From then on, general insurance companies would be able to price the premium on motor insurance depending on factors like the driver's age and record, vehicle and usage. In a deviation from current practice, the regulator, Insurance Regulatory and Development Authority (IRDA), will allow insurance companies to freely fix the price (or premium) of motor insurance depending upon the company's risk data.
At present, premiums on cars are fixed and car owners have never felt the need to monitor how they drive or maintain their vehicles. But, with the new rule, these will become the deciding factors that influence pricing of car insurance premiums.
Amol Phadnis, national manager underwriting, ICICI Lombard General Insurance, says: "Good drivers will be rewarded in the new pricing policy. Rash drivers will have to bear the cost by paying higher premiums to cover attendant risk."
How you drive
Car premiums will depend on various factors such as a driver's age, driving experience and the miles covered. For instance, as Joan drives her car only to work and for family outings, the number of kilometres covered by her Zen will be lower compared to a commercial taxi.
Fewer miles on your odometer translate into lower premiums. If cars are parked on the road and not in a car park, the risk of it being damaged or stolen is larger and will, naturally, attract a higher premium. Repair cost, as well as the cost of spare parts, will play a crucial role in determining the premium rates that have been ignored in the present pricing structure.
What you drive
What you drive
Petrol costs may have got you thinking about shifting to a diesel car, but think again. Diesel cars may attract higher premiums as automobile insurance experts feel that these cost more to maintain.

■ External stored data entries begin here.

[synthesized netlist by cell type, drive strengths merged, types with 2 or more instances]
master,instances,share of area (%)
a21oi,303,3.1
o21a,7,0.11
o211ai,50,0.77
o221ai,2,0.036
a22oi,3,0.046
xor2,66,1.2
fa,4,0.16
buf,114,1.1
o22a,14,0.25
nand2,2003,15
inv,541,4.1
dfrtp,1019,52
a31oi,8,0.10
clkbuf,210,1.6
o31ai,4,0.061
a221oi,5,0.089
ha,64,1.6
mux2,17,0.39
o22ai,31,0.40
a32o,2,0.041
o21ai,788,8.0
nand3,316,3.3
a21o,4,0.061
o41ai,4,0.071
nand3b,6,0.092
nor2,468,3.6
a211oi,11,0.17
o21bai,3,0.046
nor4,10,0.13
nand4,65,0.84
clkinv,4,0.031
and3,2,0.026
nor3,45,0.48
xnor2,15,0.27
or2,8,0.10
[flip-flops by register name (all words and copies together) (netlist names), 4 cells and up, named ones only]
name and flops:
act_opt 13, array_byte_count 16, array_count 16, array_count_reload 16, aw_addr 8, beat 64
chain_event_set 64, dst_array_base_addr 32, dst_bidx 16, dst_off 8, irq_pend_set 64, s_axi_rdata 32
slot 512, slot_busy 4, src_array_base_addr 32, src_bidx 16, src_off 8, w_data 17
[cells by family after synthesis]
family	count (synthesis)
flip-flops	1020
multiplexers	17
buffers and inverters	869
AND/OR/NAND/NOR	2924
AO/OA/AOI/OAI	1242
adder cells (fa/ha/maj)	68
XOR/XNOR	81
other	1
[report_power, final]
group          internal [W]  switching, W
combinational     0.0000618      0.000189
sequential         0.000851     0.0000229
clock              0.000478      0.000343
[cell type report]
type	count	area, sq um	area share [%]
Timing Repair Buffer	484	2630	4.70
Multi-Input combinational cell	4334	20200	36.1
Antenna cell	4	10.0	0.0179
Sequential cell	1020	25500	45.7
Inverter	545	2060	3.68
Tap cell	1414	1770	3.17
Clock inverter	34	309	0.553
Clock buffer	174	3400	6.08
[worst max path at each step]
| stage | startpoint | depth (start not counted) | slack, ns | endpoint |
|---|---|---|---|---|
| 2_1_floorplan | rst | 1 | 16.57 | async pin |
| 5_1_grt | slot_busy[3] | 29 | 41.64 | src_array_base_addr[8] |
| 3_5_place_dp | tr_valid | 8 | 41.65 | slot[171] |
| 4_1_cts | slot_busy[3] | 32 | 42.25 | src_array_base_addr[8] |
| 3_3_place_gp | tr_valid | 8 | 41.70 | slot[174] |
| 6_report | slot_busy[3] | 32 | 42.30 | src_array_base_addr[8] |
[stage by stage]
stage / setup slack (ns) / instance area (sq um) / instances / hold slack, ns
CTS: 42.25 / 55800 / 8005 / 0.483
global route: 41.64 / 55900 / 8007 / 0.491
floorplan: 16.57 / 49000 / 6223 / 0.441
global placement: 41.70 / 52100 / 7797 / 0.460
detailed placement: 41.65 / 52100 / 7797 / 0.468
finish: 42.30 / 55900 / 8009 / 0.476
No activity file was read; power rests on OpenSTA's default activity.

Car majors like Maruti are talking to insurance companies to provide a favourable premium rate for their vehicles on the premise that the cost of repair and spare parts for Maruti cars are lower than those of other cars in the same segment.
HANNAH JOAN 32
Analysts reckon that for a car, the lower the cost of repair and spare parts, the lower will be the premium in a free-priced market. It is also expected that free pricing will act as a spur for car makers to evolve ways of manufacturing so that repair cost are not huge (and whose spare parts are also not expensive compared to similar cars), since the consumer will largely be driven by price.

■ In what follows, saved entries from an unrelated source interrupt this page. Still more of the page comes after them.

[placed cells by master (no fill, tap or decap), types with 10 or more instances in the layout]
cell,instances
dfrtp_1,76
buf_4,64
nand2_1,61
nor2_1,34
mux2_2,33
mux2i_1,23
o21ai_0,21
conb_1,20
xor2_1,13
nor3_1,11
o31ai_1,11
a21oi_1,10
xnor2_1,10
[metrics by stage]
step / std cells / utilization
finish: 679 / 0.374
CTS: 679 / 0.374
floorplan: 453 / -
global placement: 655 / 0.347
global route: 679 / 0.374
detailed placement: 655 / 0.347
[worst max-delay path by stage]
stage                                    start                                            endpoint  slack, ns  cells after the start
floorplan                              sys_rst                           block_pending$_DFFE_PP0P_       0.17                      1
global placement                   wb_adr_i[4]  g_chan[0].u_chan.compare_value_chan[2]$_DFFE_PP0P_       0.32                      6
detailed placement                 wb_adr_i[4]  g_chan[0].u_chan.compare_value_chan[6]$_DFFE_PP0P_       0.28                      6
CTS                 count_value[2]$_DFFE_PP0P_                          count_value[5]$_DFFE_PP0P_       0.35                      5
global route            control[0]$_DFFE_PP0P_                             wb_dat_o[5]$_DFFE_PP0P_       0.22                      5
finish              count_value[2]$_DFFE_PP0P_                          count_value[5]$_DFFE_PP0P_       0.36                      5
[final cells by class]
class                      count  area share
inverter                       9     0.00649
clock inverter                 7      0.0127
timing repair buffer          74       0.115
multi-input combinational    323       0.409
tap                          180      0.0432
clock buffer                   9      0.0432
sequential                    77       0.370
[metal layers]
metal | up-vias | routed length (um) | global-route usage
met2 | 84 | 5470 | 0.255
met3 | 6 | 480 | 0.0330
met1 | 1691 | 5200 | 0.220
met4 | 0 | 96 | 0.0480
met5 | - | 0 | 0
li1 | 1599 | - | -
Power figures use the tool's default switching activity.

S.S. Gopala Rathnam, head (operations), Cholamandalam MS General Insurance Company, points out that a car owner
will also be offered a choice on the level of insurance to be taken in a free-priced market. Say, you are the sort of car owner who treats your car like your baby, or if you own a Mercedes-Benz or Porsche or BMW, you can opt for 'insurance replacement value'. This means that the premiums paid will reflect the cost of replacing the car with a brand new one.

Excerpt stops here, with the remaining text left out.